● WHAT YOU WILL DO
In the records below, some lines hold the word "group". Copy each of those lines.

[GIVEN DATA — start]

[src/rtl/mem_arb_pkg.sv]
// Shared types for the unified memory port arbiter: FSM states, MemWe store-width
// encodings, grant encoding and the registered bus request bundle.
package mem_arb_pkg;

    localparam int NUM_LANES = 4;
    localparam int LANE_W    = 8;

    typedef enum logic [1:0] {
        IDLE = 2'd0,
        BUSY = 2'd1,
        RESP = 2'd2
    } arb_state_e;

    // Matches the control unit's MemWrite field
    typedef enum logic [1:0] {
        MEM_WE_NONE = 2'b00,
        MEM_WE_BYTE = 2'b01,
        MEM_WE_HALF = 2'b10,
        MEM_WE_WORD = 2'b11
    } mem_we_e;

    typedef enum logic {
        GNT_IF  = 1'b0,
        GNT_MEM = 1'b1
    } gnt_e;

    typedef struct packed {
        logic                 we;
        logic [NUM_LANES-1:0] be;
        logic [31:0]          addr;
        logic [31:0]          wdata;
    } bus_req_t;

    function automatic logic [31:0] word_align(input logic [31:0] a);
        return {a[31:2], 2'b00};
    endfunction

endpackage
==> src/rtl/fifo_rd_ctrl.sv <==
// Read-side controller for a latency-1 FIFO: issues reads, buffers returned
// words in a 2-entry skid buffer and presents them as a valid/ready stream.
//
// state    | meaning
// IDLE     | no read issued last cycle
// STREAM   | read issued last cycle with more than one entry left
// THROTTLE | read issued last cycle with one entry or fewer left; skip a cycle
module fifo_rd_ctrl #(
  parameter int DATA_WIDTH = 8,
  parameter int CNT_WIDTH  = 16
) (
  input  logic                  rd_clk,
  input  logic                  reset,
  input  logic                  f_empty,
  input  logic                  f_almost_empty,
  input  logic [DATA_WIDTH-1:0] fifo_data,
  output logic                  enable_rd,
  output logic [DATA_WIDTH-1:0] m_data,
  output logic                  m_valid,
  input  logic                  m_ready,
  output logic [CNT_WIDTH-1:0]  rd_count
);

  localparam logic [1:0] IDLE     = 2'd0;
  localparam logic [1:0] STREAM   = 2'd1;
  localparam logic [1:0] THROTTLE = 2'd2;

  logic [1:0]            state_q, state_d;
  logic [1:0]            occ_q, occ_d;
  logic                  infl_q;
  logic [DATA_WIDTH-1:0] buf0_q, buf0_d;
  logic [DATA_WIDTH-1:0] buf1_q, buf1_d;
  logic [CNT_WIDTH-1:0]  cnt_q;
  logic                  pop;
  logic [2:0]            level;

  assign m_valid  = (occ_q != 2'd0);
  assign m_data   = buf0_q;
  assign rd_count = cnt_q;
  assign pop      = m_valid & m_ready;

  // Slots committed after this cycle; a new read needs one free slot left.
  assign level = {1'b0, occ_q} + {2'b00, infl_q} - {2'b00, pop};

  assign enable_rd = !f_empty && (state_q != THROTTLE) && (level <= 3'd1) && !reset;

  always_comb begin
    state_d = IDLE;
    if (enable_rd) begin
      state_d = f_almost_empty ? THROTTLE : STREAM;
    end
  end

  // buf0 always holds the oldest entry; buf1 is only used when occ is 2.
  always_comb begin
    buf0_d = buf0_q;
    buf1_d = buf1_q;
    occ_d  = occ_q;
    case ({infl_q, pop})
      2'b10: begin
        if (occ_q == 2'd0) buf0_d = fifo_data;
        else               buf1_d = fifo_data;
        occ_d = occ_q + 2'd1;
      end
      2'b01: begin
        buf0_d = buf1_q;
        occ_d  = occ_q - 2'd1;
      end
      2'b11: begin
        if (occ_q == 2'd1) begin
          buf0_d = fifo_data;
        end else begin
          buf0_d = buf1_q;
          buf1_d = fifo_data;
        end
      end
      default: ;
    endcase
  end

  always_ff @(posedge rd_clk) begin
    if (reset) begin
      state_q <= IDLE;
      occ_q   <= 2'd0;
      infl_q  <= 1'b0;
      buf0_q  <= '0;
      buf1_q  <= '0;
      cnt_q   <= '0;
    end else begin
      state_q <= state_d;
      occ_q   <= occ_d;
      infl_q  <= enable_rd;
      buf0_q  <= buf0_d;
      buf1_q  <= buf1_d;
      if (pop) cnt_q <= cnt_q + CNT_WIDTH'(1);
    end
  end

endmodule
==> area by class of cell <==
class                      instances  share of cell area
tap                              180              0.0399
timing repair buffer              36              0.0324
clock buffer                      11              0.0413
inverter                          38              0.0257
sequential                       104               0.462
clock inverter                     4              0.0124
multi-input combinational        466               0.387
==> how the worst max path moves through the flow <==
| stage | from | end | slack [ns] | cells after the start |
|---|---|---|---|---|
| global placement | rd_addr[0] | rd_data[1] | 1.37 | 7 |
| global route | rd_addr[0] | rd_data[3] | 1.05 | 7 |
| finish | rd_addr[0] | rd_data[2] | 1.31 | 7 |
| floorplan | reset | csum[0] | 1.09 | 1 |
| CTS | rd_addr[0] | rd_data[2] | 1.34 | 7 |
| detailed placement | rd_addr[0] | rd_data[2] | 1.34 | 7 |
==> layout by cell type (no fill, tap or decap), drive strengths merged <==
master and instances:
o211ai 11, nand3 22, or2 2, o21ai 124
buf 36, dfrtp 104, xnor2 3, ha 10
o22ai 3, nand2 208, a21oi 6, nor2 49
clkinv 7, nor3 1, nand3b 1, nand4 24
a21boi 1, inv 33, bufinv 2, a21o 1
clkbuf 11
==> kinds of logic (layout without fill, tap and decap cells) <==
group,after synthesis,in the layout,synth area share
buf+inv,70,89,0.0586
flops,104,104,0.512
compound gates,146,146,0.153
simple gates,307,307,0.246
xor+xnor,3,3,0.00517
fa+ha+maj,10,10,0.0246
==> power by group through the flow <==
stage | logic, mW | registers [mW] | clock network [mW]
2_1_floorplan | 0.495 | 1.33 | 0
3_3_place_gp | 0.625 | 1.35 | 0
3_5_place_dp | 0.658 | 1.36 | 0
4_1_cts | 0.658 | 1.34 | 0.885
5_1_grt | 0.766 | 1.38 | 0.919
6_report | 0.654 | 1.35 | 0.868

[GIVEN DATA — finish]

● RESULT BELOW
group,after synthesis,in the layout,synth area share
==> power by group through the flow <==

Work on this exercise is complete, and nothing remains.